In this study, the antimicrobial resistance of Pseudomonas spp. Isolates was determined by disc diffusion test [21]. To perform the disc diffusion test, each culture was grown in 5 ml of Muller-Hinton broth until the turbidity corresponded to 0.5 McFarland standard tubes (1.5 × 108 cells ml-1). This microbial suspension was spread out on the surface of Muller-Hinton agar by sterile swap and various antibiotic discs were placed on it, then incubating the plates at 37°C for 48 h.

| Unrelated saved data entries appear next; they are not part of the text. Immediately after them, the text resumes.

<file path="src/rtl/ftoi_if.sv">
// Valid/ready stream bundle for the float-to-int converter: binary32 operand in, int32 result out.
interface ftoi_if;
  logic        in_valid;
  logic        in_ready;
  logic [31:0] in_data;
  logic        out_valid;
  logic        out_ready;
  logic [31:0] out_data;
  logic        out_ovf;
  logic        out_inexact;

  modport slave (
    input  in_valid, in_data, out_ready,
    output in_ready, out_valid, out_data, out_ovf, out_inexact
  );

  modport master (
    output in_valid, in_data, out_ready,
    input  in_ready, out_valid, out_data, out_ovf, out_inexact
  );
endinterface

</file>
<file path="src/rtl/ftoi.sv">
// Pipelined binary32 -> int32 converter: operand capture, decode, shift, round/sign/saturate.
// Define FTOI_RNE_EN for round-to-nearest-even; otherwise the result truncates toward zero.
module ftoi (
  input  logic   clk,
  input  logic   rst,
  ftoi_if.slave  bus
);

  typedef enum logic [2:0] {
    CLS_NORMAL,
    CLS_SMALL,
    CLS_BIG,
    CLS_INF,
    CLS_NAN,
    CLS_MININT
  } cls_e;

  logic        adv;

  logic        op_valid_q;
  logic [31:0] op_q;

  logic        s1_valid_q;
  logic        s1_sign_q,  s1_sign_d;
  logic [7:0]  s1_exp_q,   s1_exp_d;
  logic [23:0] s1_sig_q,   s1_sig_d;
  cls_e        s1_cls_q,   s1_cls_d;

  logic        s2_valid_q;
  logic        s2_sign_q;
  cls_e        s2_cls_q;
  logic [31:0] s2_int_q,    s2_int_d;
  logic        s2_guard_q,  s2_guard_d;
  logic        s2_sticky_q, s2_sticky_d;
  logic [4:0]  shamt;
  logic [55:0] fixed_mag;

  logic        out_valid_q;
  logic [31:0] out_data_q,    out_data_d;
  logic        out_ovf_q,     out_ovf_d;
  logic        out_inexact_q, out_inexact_d;
  logic        inc;
  logic [31:0] rnd_mag;

  // The whole pipeline moves as one; a stalled output freezes every stage.
  assign adv          = !out_valid_q || bus.out_ready;
  assign bus.in_ready = adv;

  // Decode: significand gets the hidden bit unless the operand is zero/denormal.
  always_comb begin
    s1_sign_d = op_q[31];
    s1_exp_d  = op_q[30:23];
    s1_sig_d  = {(op_q[30:23] != 8'd0), op_q[22:0]};
    if (op_q[30:23] == 8'd255) begin
      s1_cls_d = (op_q[22:0] != 23'd0) ? CLS_NAN : CLS_INF;
    end else if (op_q[30:23] >= 8'd158) begin
      // -2^31 is the only in-range value at this exponent.
      s1_cls_d = (op_q[31] && op_q[30:23] == 8'd158 && op_q[22:0] == 23'd0) ? CLS_MININT
                                                                            : CLS_BIG;
    end else if (op_q[30:23] < 8'd126) begin
      s1_cls_d = CLS_SMALL;
    end else begin
      s1_cls_d = CLS_NORMAL;
    end
  end

  assign shamt     = 5'(s1_exp_q - 8'd126);
  assign fixed_mag = {32'd0, s1_sig_q} << shamt;

  // NOTE: every combinational output gets a default first, so no path can infer a latch.
  always_comb begin
    s2_int_d    = 32'd0;
    s2_guard_d  = 1'b0;
    s2_sticky_d = 1'b0;
    unique case (s1_cls_q)
      CLS_NORMAL: begin
        s2_int_d    = fixed_mag[55:24];
        s2_guard_d  = fixed_mag[23];
        s2_sticky_d = |fixed_mag[22:0];
      end
      CLS_SMALL: begin
        s2_sticky_d = |s1_sig_q;
      end
      default: ;
    endcase
  end

  always_comb begin
`ifdef FTOI_RNE_EN
    inc = s2_guard_q & (s2_sticky_q | s2_int_q[0]);
`else
    inc = 1'b0;
`endif
    // Largest exponent-157 magnitude is 2^31-128, so the increment never carries out.
    rnd_mag       = s2_int_q + {31'd0, inc};
    out_data_d    = s2_sign_q ? -rnd_mag : rnd_mag;
    out_ovf_d     = 1'b0;
    out_inexact_d = s2_guard_q | s2_sticky_q;
    unique case (s2_cls_q)
      CLS_NAN: begin
        out_data_d    = 32'h8000_0000;
        out_ovf_d     = 1'b1;
        out_inexact_d = 1'b0;
      end
      CLS_INF, CLS_BIG: begin
        out_data_d    = s2_sign_q ? 32'h8000_0000 : 32'h7FFF_FFFF;
        out_ovf_d     = 1'b1;
        out_inexact_d = 1'b0;
      end
      CLS_MININT: begin
        out_data_d    = 32'h8000_0000;
        out_inexact_d = 1'b0;
      end
      default: ;
    endcase
  end

  // NOTE: state is updated with non-blocking assignments so all stages sample pre-edge values.
  // NOTE: datapath registers are reset as well, since the result port must read zero in reset.
  always_ff @(posedge clk or posedge rst) begin
    if (rst) begin
      op_valid_q    <= 1'b0;
      op_q          <= 32'd0;
      s1_valid_q    <= 1'b0;
      s1_sign_q     <= 1'b0;
      s1_exp_q      <= 8'd0;
      s1_sig_q      <= 24'd0;
      s1_cls_q      <= CLS_SMALL;
      s2_valid_q    <= 1'b0;
      s2_sign_q     <= 1'b0;
      s2_cls_q      <= CLS_SMALL;
      s2_int_q      <= 32'd0;
      s2_guard_q    <= 1'b0;
      s2_sticky_q   <= 1'b0;
      out_valid_q   <= 1'b0;
      out_data_q    <= 32'd0;
      out_ovf_q     <= 1'b0;
      out_inexact_q <= 1'b0;
    end else if (adv) begin
      op_valid_q    <= bus.in_valid;
      op_q          <= bus.in_data;
      s1_valid_q    <= op_valid_q;
      s1_sign_q     <= s1_sign_d;
      s1_exp_q      <= s1_exp_d;
      s1_sig_q      <= s1_sig_d;
      s1_cls_q      <= s1_cls_d;
      s2_valid_q    <= s1_valid_q;
      s2_sign_q     <= s1_sign_q;
      s2_cls_q      <= s1_cls_q;
      s2_int_q      <= s2_int_d;
      s2_guard_q    <= s2_guard_d;
      s2_sticky_q   <= s2_sticky_d;
      out_valid_q   <= s2_valid_q;
      out_data_q    <= out_data_d;
      out_ovf_q     <= out_ovf_d;
      out_inexact_q <= out_inexact_d;
    end
  end

  assign bus.out_valid   = out_valid_q;
  assign bus.out_data    = out_data_q;
  assign bus.out_ovf     = out_ovf_q;
  assign bus.out_inexact = out_inexact_q;

endmodule
</file>
<file path="src/flat_wrapper.sv">
// flat-port wrapper written by rule: the top's interface ports become plain ports
module ftoi_flat 
  (clk, rst, bus_in_valid, bus_in_data, bus_out_ready, bus_in_ready, bus_out_valid, bus_out_data, bus_out_ovf, bus_out_inexact);
  ftoi_if bus_i ();
  input  logic clk;
  input  logic rst;
  input wire logic [$bits(bus_i.in_valid)-1:0] bus_in_valid;
  input wire logic [$bits(bus_i.in_data)-1:0] bus_in_data;
  input wire logic [$bits(bus_i.out_ready)-1:0] bus_out_ready;
  output wire logic [$bits(bus_i.in_ready)-1:0] bus_in_ready;
  output wire logic [$bits(bus_i.out_valid)-1:0] bus_out_valid;
  output wire logic [$bits(bus_i.out_data)-1:0] bus_out_data;
  output wire logic [$bits(bus_i.out_ovf)-1:0] bus_out_ovf;
  output wire logic [$bits(bus_i.out_inexact)-1:0] bus_out_inexact;
  assign bus_i.in_valid = bus_in_valid;
  assign bus_i.in_data = bus_in_data;
  assign bus_i.out_ready = bus_out_ready;
  assign bus_in_ready = bus_i.in_ready;
  assign bus_out_valid = bus_i.out_valid;
  assign bus_out_data = bus_i.out_data;
  assign bus_out_ovf = bus_i.out_ovf;
  assign bus_out_inexact = bus_i.out_inexact;
  ftoi u_core (.clk(clk), .rst(rst), .bus(bus_i));
endmodule
</file>
<file path="config.mk">
export PLATFORM = sky130hd
export DESIGN_NAME = ftoi_flat
export DESIGN_NICKNAME = d
export VERILOG_FILES = /design/src/rtl/ftoi_if.sv /design/src/rtl/ftoi.sv /design/src/flat_wrapper.sv
export SDC_FILE = /design/constraint.sdc
export NUM_CORES = 1
export LEC_CHECK = 0
export CORE_MARGIN = 2
export CORE_UTILIZATION = 58
export CTS_CLUSTER_DIAMETER = 40
export DETAILED_ROUTE_END_ITERATION = 7
export GPL_ROUTABILITY_DRIVEN = 0
export PLACE_DENSITY_LB_ADDON = 0.08
export SYNTH_ARGS = -nofsm -noshare
export SYNTH_HDL_FRONTEND = slang
export SYNTH_SLANG_ARGS = --single-unit
</file>
<file path="constraint.sdc">
create_clock -name clk -period 4.89 [get_ports clk]
set_input_delay 0.7335 -clock clk [delete_from_list [all_inputs] [get_ports clk]]
set_output_delay 0.7335 -clock clk [all_outputs]
set_load 0.1 [all_outputs]
</file>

For disc diffusion test, Penicillin (10 µg), Ampicillin (10 µg), Cephalexin (30 µg), Vancomycin (30 µg), Nalidixic Acid (30 µg), Chloramphenicol (30 µg), Amoxicillin (25 µg), Piperacilin (10 µg), Ceftriaxone (30 µg), Erithromycin (15 µg), Imipenem (10 µg), Amikacin (30 µg), Tetracycline (30 µg), Ticarcillin (75 µg), Ciprofloxacin (5 µg) and Gentamicin (10 µg) (PADTAN TEB - Iran) were used. The disc strengths and the zone size interpretation were done in accordance with National Committee for Clinical Laboratory Standards.

2.6. Statistical Analysis

Chi square test was used to determine whether there was any significant difference between the frequency of Pseudomonas spp. isolated from hospital environment and antimicrobial susceptibility (SPSS software 16).

3. Results

From the 460 environmental samples 61 isolates were taken from the surfaces in a hospital sections. The overall rate of Pseudomonas isolates in hospital was about 13/26%. Evidence showed that contamination in sections were variable. Among wards most prevalent was related to surgery section (19/71%), followed by ICU (19/23%), labor (17/46%), CCU (14/10%), Pediatric (11/76%), Internal (9/87%) and while lowest isolation rates were recorded from Dialysis (1/56%).

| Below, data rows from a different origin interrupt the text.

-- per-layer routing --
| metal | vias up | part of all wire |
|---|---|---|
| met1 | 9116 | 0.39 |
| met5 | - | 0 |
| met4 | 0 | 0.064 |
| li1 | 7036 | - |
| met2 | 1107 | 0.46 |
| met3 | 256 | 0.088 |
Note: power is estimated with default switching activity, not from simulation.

Table 1. frequency of occurrence of Pseudomonas spp. isolates in different section

Available research results have shown the frequency of isolation of Pseudomonas spp. in hospital was different. The most prevalent of Pseudomonas spp. found were related to P.aeruginosa (11/30%), followed by P.stutzeri (1/30%), P.putida (0/43%) and P.fluorescens (0/21%) (Table 1).The Result obtain from Statistical analyses of data showed significant correlation (P<0.05) between the isolation rates of P.aeruginosa and hospital sectors.

In present research, most isolates were obtained from sinks 17 (27/86%) and then taps water 9 (14/75%), doors handle 7 (11/47%), ground 6 (9/83%), medicine cabinet 4 (6/57%), bed 4 (6/57%), wall 3 (4/91%), window 2 (3/28%), door 2 (3/28%), Nurse Table 2 (3/28%), Ashcan surface 2 (3/28%), chair 1 (1/64%), Electric switch 1 (1/64%), Refrigerator handle 1 (1/64%).

The result obtained for antibiotic susceptibility of Pseudomonas isolates from hospital environment samples by disc diffusion method indicated that all strains were resistant to Penicillin, Cephalexin and Vancomycin, while they showed different levels of resistance to other antibiotic, among 61 spp. 47 (77%) of them showed resistance to Nalidixic acid and Ampicillin, 44 (72%) to Tetracycline, 41 (67%) to Chloramphenicol, 37 (61%) to Amoxicillin, 32 (52%) to Erythromycin, 17 (28%) to Ceftriaxone and piperacillin, 14 (23%) to Imipenem, 10 (16%) to Amikacin, 3 (5%) to Ciprofloxacin, Gentamicin and Ticarcillin (Table 2).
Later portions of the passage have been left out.